What you'll learn
How populations evolve (~13–20% of the exam — one of the largest units).
Natural selection
Variation + heritability + differential reproductive success → adaptation. Types: directional, stabilizing, disruptive. Selection acts on phenotypes.
Mechanisms of evolution
- Mutation (source of new alleles), gene flow, genetic drift (random; strong in small populations — bottleneck/founder effects), nonrandom mating.
Hardy-Weinberg equilibrium
A non-evolving baseline. p + q = 1 and p² + 2pq + q² = 1. Conditions: no mutation, no selection, no migration, random mating, large population.

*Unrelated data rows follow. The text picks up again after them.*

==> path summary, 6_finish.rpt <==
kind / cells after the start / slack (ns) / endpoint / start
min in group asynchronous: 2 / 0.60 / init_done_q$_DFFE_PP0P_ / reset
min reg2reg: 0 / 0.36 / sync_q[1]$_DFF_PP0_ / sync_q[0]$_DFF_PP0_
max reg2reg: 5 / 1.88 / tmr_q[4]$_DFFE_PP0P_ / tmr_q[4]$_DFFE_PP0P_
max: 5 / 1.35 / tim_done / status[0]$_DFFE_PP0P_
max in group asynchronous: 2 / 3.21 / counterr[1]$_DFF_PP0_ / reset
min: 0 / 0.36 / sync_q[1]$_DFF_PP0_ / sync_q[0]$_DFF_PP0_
[src/rtl/chess_turn_ctrl.sv]
// Two-player chess clock: counts down the player to move, switches on
// move buttons, supports pause/resume and flags the player whose time ran out.
//
// Ports:
//   clkIn   system clock
//   rstIn   async active-low reset
//   tickIn  time-base square wave; each rising edge is one sub-second tick
//   start   start a game from IDLE, or rearm from DONE (one-cycle pulse)
//   pause   toggle pause while a game runs (one-cycle pulse)
//   btnA/B  move-done pulses for player A / player B
//   minA/B  remaining minutes (0..99)
//   secA/B  remaining seconds (0..59)
//   runA/B  that player's clock is counting
//   flagA/B that player's time has expired
//   state   IDLE=0 RUN_A=1 RUN_B=2 PAUSE=3 DONE=4
module chess_turn_ctrl #(
  parameter int TICKS_PER_SEC = 100,
  parameter int INIT_MIN      = 5
) (
  input  logic       clkIn,
  input  logic       rstIn,
  input  logic       tickIn,
  input  logic       start,
  input  logic       pause,
  input  logic       btnA,
  input  logic       btnB,
  output logic [6:0] minA,
  output logic [6:0] minB,
  output logic [5:0] secA,
  output logic [5:0] secB,
  output logic       runA,
  output logic       runB,
  output logic       flagA,
  output logic       flagB,
  output logic [2:0] state
);

  localparam int SW =
    (TICKS_PER_SEC > 1) ? $clog2(TICKS_PER_SEC) : 1;
  localparam logic [SW-1:0] SUB_MAX = SW'(TICKS_PER_SEC - 1);
  localparam logic [6:0] MIN0 = 7'(INIT_MIN);

  typedef enum logic [2:0] {
    IDLE  = 3'd0,
    RUN_A = 3'd1,
    RUN_B = 3'd2,
    PAUSE = 3'd3,
    DONE  = 3'd4
  } state_t;

  state_t        st;
  state_t        saved;
  logic          tickQ;
  logic [SW-1:0] sub;

  logic       tickEdge;
  logic       wrap;
  logic       actBtn;
  logic [6:0] curMin;
  logic [5:0] curSec;
  logic [6:0] decMin;
  logic [5:0] decSec;
  logic       hitZero;

  assign tickEdge = tickIn & ~tickQ;
  assign wrap     = tickEdge && (sub == SUB_MAX);
  assign actBtn   = (st == RUN_A) ? btnA : btnB;
  assign curMin   = (st == RUN_B) ? minB : minA;
  assign curSec   = (st == RUN_B) ? secB : secA;

  // One-second decrement of the active clock; holds at 0:00.
  always_comb begin
    decMin = curMin;
    decSec = curSec;
    if (curSec != 6'd0) begin
      decSec = curSec - 6'd1;
    end else if (curMin != 7'd0) begin
      decSec = 6'd59;
      decMin = curMin - 7'd1;
    end
  end

  assign hitZero = (decMin == 7'd0) && (decSec == 6'd0);

  always_ff @(posedge clkIn or negedge rstIn) begin
    if (!rstIn) begin
      st    <= IDLE;
      saved <= RUN_A;
      tickQ <= 1'b0;
      sub   <= '0;
      minA  <= MIN0;
      minB  <= MIN0;
      secA  <= 6'd0;
      secB  <= 6'd0;
      flagA <= 1'b0;
      flagB <= 1'b0;
    end else begin
      tickQ <= tickIn;
      unique case (st)
        IDLE: begin
          if (start) begin
            st  <= RUN_A;
            sub <= '0;
          end
        end
        RUN_A, RUN_B: begin
          if (wrap && hitZero) begin
            sub <= '0;
            st  <= DONE;
            if (st == RUN_A) begin
              minA  <= decMin;
              secA  <= decSec;
              flagA <= 1'b1;
            end else begin
              minB  <= decMin;
              secB  <= decSec;
              flagB <= 1'b1;
            end
          end else if (pause) begin
            saved <= st;
            st    <= PAUSE;
          end else if (actBtn) begin
            st  <= (st == RUN_A) ? RUN_B : RUN_A;
            sub <= '0;
          end else if (tickEdge) begin
            if (wrap) begin
              sub <= '0;
              if (st == RUN_A) begin
                minA <= decMin;
                secA <= decSec;
              end else begin
                minB <= decMin;
                secB <= decSec;
              end
            end else begin
              sub <= sub + 1'b1;
            end
          end
        end
        PAUSE: begin
          if (pause) st <= saved;
        end
        DONE: begin
          if (start) begin
            st    <= IDLE;
            sub   <= '0;
            minA  <= MIN0;
            minB  <= MIN0;
            secA  <= 6'd0;
            secB  <= 6'd0;
            flagA <= 1'b0;
            flagB <= 1'b0;
          end
        end
        default: st <= IDLE;
      endcase
    end
  end

  assign runA  = (st == RUN_A);
  assign runB  = (st == RUN_B);
  assign state = st;

endmodule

Deviations indicate evolution.
Evidence for evolution
Fossils, homologous/vestigial structures, embryology, molecular/DNA similarity, biogeography.
Speciation & phylogeny
Reproductive isolation (pre-/post-zygotic) → new species; allopatric (geographic) vs sympatric. Phylogenetic trees show shared ancestry; shared derived traits define clades.
Exam tips
- Do Hardy-Weinberg calculations (find q from q², then p).
- Distinguish drift (random) from selection (non-random).
Common mistakes
- Saying individuals evolve (populations do).
- Forgetting selection acts on phenotype, not directly on genotype.